**Required action:**
Return every line of the listing that includes the string "parameter".

**Material supplied:**
——

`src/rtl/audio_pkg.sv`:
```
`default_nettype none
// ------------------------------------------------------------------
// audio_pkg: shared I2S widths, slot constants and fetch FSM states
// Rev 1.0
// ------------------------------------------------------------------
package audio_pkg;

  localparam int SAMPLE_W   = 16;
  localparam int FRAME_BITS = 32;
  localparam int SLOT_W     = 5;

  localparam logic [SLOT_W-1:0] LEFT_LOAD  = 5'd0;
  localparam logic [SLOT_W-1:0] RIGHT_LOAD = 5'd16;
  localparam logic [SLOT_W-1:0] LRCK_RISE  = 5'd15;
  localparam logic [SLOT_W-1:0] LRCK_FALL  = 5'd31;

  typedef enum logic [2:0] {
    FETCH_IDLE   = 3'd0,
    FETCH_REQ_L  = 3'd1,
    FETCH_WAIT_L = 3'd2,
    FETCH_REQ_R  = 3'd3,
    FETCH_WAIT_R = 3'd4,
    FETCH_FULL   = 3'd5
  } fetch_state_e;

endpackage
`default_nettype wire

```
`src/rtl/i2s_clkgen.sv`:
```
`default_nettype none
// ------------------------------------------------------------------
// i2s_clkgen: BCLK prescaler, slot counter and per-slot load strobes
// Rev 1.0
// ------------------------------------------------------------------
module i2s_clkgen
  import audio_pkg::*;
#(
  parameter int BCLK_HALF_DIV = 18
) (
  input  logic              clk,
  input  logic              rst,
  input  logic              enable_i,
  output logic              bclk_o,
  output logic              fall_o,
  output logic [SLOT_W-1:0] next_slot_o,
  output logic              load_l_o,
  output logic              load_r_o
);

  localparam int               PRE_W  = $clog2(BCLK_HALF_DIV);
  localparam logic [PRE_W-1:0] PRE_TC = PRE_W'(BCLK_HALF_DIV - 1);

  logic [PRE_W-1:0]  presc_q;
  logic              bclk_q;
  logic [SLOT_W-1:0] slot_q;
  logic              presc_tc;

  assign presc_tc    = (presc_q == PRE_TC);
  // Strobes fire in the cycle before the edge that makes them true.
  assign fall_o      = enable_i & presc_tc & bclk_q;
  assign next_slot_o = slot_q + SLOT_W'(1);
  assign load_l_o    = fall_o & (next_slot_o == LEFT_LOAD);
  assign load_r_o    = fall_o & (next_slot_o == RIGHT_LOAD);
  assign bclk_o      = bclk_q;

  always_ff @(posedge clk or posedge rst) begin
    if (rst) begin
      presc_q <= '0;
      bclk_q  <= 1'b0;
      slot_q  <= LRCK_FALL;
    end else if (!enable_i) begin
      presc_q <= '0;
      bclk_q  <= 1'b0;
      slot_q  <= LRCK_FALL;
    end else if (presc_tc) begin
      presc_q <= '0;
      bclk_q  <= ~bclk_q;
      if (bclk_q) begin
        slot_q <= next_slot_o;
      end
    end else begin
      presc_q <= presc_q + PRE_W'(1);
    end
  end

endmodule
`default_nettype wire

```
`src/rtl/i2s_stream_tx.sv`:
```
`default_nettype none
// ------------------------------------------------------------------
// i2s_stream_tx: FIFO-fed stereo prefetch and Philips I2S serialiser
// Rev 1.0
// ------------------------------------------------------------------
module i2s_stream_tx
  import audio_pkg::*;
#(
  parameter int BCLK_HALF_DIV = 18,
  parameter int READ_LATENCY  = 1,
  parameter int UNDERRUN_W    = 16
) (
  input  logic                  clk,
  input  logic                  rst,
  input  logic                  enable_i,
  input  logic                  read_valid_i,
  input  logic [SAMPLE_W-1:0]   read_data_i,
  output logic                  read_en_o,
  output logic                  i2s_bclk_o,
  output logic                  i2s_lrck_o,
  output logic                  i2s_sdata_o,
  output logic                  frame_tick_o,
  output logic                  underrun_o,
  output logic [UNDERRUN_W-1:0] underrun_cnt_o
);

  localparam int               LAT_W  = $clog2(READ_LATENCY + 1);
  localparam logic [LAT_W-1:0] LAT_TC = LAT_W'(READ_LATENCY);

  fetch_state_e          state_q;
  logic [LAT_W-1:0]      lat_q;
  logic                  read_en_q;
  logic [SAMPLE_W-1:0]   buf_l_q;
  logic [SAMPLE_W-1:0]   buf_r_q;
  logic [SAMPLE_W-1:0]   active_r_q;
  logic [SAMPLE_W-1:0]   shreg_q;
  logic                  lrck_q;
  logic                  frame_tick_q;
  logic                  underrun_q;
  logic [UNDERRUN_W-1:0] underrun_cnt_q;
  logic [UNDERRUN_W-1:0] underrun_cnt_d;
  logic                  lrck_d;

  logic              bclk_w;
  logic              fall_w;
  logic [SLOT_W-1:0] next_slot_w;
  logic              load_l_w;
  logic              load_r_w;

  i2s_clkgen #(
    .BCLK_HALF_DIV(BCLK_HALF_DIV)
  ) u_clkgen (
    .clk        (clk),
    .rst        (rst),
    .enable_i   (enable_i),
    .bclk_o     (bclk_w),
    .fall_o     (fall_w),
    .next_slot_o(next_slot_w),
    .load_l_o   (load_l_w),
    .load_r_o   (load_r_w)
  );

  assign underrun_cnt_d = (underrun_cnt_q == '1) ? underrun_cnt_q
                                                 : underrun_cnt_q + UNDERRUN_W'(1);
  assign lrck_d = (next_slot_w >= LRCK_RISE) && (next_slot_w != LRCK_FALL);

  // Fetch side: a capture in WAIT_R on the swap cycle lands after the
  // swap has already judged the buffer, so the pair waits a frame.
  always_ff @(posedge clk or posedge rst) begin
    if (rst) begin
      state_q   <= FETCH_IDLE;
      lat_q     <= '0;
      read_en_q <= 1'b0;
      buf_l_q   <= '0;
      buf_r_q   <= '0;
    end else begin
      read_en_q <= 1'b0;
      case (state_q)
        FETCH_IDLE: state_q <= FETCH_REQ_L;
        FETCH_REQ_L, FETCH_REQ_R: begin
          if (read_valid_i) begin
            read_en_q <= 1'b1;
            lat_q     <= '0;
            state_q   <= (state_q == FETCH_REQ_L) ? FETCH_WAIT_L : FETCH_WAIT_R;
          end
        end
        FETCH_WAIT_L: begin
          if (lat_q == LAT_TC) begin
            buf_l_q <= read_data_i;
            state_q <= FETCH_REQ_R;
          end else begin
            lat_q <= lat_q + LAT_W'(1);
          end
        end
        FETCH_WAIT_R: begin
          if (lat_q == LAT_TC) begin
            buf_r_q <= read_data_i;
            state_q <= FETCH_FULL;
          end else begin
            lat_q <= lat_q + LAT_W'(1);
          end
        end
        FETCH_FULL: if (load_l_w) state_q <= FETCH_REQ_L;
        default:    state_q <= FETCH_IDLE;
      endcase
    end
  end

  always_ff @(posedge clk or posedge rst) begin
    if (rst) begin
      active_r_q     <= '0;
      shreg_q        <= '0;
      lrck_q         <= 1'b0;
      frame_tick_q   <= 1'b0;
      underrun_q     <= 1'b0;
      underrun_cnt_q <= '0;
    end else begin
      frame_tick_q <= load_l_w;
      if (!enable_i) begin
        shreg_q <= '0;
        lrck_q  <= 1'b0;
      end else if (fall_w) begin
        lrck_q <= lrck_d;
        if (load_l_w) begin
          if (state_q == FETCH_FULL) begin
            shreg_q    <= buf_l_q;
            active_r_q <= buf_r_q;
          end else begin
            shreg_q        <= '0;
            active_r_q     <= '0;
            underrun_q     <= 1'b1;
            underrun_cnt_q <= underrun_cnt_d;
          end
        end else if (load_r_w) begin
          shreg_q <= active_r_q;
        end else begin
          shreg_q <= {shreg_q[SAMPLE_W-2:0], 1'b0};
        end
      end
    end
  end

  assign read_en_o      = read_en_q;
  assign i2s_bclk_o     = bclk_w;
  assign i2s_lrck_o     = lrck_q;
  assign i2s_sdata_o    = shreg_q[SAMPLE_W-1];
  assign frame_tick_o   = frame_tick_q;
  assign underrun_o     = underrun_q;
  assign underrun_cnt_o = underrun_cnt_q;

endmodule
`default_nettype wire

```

——

**Your response:**
  parameter int BCLK_HALF_DIV = 18
  parameter int BCLK_HALF_DIV = 18,
  parameter int READ_LATENCY  = 1,
  parameter int UNDERRUN_W    = 16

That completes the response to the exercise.